> [Work request] Starting at the first line of the records below, transcribe each line exactly, ending with the line that contains "Power is left".

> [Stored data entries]
________________
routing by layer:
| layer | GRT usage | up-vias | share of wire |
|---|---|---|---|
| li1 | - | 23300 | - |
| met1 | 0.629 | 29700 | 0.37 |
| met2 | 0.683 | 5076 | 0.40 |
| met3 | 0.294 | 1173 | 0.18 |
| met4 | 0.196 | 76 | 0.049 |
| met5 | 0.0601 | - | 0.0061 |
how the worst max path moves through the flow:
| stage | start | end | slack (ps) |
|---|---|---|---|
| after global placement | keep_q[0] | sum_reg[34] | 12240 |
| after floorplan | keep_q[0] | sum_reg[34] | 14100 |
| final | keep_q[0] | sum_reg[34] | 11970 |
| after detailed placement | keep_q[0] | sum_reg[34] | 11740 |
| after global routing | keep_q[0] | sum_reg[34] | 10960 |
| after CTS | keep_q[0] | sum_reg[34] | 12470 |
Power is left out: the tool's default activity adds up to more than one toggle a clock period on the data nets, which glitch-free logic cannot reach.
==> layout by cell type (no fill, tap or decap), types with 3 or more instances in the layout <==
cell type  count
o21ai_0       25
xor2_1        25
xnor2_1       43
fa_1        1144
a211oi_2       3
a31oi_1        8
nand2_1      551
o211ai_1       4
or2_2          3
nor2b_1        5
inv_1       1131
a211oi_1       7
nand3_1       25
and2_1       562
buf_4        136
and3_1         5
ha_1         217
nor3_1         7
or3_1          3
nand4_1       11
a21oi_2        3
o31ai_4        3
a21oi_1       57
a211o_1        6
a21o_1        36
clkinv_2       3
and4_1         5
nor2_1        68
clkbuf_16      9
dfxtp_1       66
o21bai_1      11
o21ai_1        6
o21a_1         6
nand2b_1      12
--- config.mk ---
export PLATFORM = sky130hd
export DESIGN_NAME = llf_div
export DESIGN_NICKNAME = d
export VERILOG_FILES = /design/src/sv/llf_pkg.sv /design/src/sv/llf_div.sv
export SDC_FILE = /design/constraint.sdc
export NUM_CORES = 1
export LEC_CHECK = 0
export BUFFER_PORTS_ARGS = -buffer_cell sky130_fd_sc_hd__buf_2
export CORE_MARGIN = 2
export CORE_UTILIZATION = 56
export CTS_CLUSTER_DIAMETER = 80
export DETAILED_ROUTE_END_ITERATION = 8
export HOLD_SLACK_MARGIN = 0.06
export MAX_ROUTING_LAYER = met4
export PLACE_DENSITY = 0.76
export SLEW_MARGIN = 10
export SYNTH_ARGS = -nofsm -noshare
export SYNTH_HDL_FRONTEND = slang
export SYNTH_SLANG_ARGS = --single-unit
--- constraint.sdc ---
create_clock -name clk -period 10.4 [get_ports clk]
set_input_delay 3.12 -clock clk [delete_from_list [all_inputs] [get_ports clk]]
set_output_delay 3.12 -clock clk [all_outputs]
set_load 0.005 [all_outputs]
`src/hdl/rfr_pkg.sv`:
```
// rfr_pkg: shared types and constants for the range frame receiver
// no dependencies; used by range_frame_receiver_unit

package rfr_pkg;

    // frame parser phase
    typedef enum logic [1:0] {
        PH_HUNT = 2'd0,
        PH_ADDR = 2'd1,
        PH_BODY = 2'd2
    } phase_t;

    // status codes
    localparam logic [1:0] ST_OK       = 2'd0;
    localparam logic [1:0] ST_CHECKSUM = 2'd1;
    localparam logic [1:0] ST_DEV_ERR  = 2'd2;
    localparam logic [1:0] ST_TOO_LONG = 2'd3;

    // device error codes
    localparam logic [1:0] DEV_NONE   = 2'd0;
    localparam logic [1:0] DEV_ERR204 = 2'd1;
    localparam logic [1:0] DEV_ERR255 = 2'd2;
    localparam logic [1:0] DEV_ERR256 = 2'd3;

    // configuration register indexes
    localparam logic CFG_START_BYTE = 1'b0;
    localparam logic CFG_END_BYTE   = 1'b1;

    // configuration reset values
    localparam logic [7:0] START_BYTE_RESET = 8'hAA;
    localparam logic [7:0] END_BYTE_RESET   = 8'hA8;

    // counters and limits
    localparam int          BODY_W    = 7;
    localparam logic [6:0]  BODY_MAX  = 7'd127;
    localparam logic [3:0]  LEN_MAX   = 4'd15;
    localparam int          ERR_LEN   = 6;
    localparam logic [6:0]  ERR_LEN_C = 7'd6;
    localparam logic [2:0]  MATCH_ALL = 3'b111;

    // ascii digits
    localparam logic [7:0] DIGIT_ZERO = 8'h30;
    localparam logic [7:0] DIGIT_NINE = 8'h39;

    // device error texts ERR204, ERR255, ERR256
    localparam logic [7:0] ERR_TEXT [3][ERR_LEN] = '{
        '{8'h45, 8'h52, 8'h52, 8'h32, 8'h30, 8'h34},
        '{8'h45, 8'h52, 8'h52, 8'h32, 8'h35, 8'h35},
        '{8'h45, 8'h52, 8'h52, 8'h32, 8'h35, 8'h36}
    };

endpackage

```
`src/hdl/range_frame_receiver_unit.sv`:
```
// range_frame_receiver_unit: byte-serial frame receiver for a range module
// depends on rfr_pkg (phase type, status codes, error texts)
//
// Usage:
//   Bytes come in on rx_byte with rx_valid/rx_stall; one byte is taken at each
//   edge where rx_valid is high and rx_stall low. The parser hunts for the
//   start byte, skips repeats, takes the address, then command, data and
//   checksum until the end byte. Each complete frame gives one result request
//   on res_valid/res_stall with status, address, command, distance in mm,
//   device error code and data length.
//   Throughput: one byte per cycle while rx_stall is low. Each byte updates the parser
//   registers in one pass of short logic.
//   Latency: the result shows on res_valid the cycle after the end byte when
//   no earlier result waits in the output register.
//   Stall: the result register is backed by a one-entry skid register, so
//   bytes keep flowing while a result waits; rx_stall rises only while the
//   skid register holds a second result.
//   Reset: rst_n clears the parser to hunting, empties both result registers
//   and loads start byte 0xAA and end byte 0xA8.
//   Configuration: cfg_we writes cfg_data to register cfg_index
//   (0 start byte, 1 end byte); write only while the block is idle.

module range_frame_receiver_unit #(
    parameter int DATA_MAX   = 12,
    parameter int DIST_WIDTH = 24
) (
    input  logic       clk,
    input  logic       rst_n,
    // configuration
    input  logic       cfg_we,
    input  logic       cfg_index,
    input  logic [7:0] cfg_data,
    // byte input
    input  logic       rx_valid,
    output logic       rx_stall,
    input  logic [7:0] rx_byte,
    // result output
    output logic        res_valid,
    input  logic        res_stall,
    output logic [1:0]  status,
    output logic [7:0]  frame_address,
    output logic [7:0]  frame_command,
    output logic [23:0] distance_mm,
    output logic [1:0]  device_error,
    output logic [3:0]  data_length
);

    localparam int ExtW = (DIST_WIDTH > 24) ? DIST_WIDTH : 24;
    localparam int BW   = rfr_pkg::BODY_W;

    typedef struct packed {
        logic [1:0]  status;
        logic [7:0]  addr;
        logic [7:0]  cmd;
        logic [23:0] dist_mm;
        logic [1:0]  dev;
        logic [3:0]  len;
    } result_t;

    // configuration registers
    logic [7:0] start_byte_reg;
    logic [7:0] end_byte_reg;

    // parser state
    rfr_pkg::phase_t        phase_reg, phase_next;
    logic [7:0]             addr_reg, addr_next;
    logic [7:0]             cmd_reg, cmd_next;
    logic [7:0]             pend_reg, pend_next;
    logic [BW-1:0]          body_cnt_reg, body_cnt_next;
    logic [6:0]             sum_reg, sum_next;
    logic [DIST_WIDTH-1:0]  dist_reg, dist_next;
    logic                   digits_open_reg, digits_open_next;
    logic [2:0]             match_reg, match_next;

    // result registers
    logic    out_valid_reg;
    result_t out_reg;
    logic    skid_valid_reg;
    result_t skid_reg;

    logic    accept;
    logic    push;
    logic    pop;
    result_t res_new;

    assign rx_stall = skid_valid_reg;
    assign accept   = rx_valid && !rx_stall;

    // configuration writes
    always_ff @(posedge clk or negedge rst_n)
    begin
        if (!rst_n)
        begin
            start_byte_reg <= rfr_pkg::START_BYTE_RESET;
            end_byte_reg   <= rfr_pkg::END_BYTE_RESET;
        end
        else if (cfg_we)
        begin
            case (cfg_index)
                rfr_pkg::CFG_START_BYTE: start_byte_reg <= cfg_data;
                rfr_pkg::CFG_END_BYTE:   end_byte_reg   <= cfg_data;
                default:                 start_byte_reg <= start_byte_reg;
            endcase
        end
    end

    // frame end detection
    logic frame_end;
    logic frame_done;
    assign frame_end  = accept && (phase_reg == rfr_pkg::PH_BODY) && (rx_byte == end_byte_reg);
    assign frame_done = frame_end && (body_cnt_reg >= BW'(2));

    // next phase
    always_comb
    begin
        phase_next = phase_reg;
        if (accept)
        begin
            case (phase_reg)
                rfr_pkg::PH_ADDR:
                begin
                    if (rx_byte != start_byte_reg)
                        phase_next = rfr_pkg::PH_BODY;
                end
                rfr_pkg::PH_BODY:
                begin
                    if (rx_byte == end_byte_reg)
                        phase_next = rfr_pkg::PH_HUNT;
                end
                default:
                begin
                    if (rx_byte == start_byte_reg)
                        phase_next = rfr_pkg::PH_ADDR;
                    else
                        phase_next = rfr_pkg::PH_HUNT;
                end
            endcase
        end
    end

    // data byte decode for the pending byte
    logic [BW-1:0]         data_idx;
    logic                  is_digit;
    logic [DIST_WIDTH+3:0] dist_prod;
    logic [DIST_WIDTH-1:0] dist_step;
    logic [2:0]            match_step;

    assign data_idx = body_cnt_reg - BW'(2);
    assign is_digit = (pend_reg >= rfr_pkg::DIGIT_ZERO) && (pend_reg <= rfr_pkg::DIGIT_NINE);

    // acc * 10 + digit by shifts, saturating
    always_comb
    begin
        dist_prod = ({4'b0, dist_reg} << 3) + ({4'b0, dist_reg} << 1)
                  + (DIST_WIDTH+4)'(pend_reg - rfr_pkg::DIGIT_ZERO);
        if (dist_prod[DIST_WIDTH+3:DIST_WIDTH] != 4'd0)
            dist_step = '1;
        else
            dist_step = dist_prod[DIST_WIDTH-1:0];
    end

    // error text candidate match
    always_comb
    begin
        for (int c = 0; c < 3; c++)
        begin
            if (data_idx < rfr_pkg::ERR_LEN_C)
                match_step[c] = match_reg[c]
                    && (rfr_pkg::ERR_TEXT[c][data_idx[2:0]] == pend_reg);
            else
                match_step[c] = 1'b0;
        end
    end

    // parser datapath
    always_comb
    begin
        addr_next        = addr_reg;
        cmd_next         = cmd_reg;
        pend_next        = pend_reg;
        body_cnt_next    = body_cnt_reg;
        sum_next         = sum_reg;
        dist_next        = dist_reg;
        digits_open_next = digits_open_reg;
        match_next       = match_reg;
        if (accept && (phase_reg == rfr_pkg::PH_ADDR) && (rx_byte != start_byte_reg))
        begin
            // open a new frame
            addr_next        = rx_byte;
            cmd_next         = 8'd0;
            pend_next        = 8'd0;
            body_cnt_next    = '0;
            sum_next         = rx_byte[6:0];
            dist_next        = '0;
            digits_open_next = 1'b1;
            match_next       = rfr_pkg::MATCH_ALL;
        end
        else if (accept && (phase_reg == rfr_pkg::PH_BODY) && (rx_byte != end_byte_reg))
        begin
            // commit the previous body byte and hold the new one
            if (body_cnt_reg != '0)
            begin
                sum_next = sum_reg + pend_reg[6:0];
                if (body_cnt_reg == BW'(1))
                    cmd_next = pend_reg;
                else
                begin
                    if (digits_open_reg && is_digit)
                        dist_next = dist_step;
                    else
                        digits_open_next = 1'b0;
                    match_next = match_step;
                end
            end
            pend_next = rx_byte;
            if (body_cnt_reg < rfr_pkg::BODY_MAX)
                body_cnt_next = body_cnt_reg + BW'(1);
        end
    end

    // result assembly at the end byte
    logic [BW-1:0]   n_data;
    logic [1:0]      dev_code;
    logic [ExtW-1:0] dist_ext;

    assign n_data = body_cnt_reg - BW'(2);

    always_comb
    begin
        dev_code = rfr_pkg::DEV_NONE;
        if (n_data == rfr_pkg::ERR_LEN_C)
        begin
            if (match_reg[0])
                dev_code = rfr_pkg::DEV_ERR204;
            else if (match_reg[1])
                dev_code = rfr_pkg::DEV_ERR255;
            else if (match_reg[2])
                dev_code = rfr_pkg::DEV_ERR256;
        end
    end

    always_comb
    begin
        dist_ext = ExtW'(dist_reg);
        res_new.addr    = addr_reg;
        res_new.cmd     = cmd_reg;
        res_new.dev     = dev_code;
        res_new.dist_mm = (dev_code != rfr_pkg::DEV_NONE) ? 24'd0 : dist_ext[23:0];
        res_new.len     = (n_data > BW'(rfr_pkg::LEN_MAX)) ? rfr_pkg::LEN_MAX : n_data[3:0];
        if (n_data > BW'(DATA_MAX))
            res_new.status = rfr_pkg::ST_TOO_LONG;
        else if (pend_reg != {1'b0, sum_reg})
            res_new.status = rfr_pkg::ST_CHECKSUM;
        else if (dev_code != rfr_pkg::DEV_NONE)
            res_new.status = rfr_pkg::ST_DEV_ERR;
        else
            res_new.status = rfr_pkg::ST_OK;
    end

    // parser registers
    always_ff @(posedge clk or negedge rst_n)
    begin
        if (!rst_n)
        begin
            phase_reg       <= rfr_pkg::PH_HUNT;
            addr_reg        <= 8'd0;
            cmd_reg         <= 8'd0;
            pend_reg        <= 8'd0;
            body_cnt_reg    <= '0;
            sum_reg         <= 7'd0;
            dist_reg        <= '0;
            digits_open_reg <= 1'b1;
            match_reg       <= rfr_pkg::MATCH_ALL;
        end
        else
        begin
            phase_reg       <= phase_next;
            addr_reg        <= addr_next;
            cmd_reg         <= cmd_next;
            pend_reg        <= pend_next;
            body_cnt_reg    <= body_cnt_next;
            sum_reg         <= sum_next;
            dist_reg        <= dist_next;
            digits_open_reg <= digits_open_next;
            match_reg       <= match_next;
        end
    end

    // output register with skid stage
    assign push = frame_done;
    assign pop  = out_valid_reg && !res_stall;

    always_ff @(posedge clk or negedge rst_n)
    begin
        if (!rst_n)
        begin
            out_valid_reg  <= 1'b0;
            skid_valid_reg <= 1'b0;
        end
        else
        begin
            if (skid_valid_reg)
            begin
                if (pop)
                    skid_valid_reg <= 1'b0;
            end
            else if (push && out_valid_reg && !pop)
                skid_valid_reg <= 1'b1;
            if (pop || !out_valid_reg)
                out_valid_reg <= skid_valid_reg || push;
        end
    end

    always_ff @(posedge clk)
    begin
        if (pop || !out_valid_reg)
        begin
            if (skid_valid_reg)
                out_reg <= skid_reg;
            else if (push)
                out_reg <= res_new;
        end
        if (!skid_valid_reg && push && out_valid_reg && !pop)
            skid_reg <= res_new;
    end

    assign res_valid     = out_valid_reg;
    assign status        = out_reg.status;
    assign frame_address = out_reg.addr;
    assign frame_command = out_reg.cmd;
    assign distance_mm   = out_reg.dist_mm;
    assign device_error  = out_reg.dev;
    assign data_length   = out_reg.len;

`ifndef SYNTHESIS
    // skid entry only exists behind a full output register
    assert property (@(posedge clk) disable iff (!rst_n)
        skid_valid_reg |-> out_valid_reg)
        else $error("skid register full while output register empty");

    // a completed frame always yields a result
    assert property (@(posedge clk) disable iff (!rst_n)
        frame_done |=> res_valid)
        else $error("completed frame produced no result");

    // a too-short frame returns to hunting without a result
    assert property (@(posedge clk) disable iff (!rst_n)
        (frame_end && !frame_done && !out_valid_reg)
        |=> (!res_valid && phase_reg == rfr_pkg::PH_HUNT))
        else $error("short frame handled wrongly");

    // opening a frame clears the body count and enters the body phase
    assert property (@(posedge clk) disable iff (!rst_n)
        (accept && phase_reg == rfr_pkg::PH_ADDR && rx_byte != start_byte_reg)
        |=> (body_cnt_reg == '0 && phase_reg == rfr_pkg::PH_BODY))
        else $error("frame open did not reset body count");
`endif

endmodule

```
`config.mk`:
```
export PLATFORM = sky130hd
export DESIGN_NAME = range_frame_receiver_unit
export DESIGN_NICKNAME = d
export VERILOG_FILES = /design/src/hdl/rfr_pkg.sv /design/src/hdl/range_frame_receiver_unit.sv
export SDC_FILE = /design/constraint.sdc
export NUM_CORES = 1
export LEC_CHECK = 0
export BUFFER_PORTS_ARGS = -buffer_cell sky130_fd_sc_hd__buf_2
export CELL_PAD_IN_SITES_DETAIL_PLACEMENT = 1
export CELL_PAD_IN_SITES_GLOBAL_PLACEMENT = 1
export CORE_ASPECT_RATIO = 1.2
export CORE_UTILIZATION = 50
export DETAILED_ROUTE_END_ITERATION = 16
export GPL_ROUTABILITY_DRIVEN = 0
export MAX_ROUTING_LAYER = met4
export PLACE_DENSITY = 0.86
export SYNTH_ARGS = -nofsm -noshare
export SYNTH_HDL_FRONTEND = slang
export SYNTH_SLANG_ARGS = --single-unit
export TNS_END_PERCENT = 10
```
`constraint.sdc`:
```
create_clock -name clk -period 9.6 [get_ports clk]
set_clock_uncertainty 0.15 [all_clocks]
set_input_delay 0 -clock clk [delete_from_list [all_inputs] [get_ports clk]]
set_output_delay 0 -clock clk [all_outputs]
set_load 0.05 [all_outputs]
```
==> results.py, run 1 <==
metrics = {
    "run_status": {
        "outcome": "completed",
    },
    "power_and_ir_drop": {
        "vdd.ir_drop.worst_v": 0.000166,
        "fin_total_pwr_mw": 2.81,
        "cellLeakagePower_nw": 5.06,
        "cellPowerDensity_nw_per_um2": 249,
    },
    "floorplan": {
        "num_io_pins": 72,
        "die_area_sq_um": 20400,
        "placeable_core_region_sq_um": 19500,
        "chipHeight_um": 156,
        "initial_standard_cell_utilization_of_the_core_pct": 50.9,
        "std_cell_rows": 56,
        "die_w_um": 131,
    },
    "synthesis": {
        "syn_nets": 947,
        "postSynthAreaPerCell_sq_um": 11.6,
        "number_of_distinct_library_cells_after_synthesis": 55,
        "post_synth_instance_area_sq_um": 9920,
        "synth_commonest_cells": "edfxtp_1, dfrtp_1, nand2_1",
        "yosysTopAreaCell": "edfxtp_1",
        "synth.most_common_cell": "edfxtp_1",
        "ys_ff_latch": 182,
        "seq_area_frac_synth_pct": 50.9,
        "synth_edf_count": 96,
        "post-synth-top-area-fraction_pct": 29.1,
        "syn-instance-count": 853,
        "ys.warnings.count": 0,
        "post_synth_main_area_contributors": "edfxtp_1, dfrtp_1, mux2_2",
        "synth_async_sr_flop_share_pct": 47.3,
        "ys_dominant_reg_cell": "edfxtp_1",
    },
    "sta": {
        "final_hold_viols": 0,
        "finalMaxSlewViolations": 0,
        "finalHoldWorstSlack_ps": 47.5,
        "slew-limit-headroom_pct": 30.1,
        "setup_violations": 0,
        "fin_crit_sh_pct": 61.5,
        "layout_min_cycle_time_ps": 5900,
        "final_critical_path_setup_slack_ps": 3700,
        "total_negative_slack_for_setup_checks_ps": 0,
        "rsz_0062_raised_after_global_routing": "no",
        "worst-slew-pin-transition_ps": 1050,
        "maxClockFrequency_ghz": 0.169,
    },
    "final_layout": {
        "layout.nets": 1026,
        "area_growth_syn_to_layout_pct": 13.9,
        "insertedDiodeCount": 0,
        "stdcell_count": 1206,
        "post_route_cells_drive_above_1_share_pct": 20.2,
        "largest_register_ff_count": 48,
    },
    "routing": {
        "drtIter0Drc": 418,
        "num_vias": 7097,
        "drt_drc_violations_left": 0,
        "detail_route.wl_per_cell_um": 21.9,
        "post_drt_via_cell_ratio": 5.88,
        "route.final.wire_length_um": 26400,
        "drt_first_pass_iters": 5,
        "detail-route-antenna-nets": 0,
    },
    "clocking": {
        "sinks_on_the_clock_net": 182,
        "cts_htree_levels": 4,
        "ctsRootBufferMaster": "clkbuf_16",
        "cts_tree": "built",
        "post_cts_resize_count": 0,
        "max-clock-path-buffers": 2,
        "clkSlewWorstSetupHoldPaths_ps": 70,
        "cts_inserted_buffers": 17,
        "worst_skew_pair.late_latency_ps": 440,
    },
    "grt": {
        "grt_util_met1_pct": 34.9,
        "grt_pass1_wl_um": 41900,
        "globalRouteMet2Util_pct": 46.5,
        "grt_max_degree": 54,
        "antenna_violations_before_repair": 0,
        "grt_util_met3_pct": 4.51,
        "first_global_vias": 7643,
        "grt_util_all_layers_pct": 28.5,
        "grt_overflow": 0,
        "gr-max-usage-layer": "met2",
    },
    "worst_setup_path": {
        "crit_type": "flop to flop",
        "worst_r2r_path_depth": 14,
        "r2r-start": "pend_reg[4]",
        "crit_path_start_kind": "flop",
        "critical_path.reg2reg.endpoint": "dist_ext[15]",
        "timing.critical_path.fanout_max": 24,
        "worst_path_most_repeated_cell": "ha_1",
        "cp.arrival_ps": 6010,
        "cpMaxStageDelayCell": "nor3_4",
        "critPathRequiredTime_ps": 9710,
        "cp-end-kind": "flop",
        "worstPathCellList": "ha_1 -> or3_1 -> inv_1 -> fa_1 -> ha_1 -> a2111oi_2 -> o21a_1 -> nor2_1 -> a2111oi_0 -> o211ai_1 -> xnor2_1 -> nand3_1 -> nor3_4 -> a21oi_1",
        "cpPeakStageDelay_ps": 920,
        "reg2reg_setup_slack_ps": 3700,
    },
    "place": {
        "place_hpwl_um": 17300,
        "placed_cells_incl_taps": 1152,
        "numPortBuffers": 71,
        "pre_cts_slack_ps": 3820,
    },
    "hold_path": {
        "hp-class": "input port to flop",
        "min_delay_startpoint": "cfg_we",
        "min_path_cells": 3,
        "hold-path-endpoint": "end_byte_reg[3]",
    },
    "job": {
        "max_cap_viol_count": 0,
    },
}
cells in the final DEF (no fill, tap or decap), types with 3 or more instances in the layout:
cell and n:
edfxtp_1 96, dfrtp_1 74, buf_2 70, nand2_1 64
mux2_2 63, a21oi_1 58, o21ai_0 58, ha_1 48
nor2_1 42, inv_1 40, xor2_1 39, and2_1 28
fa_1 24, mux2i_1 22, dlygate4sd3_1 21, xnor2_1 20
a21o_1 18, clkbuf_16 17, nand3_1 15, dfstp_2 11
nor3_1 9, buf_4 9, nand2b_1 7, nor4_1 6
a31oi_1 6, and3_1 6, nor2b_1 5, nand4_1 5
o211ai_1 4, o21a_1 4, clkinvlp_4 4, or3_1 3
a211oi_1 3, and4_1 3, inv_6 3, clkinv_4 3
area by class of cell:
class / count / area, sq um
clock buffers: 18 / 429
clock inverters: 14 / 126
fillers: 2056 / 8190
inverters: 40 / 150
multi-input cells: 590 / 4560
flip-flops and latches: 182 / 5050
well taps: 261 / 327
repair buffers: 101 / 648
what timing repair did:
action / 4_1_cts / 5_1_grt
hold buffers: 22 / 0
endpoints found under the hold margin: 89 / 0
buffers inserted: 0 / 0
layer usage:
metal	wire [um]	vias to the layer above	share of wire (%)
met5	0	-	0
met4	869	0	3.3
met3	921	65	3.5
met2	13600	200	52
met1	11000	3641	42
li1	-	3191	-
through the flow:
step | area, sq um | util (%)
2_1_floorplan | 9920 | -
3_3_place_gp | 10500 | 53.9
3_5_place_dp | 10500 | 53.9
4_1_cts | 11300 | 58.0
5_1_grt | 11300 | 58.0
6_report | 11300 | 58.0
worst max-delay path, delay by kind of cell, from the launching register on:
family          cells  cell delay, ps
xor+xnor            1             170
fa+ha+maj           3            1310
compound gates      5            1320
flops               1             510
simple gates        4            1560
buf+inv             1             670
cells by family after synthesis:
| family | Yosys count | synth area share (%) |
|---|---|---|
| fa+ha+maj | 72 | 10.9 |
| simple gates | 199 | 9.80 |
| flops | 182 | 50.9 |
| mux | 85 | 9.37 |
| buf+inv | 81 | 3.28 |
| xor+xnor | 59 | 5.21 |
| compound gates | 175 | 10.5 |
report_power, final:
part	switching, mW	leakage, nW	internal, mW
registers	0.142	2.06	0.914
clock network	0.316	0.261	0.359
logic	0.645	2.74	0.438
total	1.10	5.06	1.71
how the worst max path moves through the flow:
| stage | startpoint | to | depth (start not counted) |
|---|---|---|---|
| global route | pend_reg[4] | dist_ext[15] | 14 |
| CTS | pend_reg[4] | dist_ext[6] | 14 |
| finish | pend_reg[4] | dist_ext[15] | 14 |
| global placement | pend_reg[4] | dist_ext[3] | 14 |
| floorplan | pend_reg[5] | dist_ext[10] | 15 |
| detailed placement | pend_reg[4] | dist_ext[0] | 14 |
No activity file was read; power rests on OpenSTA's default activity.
________________
> [Answer box]
routing by layer:
| layer | GRT usage | up-vias | share of wire |
|---|---|---|---|
| li1 | - | 23300 | - |
| met1 | 0.629 | 29700 | 0.37 |
| met2 | 0.683 | 5076 | 0.40 |
| met3 | 0.294 | 1173 | 0.18 |
| met4 | 0.196 | 76 | 0.049 |
| met5 | 0.0601 | - | 0.0061 |
how the worst max path moves through the flow:
| stage | start | end | slack (ps) |
|---|---|---|---|
| after global placement | keep_q[0] | sum_reg[34] | 12240 |
| after floorplan | keep_q[0] | sum_reg[34] | 14100 |
| final | keep_q[0] | sum_reg[34] | 11970 |
| after detailed placement | keep_q[0] | sum_reg[34] | 11740 |
| after global routing | keep_q[0] | sum_reg[34] | 10960 |
| after CTS | keep_q[0] | sum_reg[34] | 12470 |
Power is left out: the tool's default activity adds up to more than one toggle a clock period on the data nets, which glitch-free logic cannot reach.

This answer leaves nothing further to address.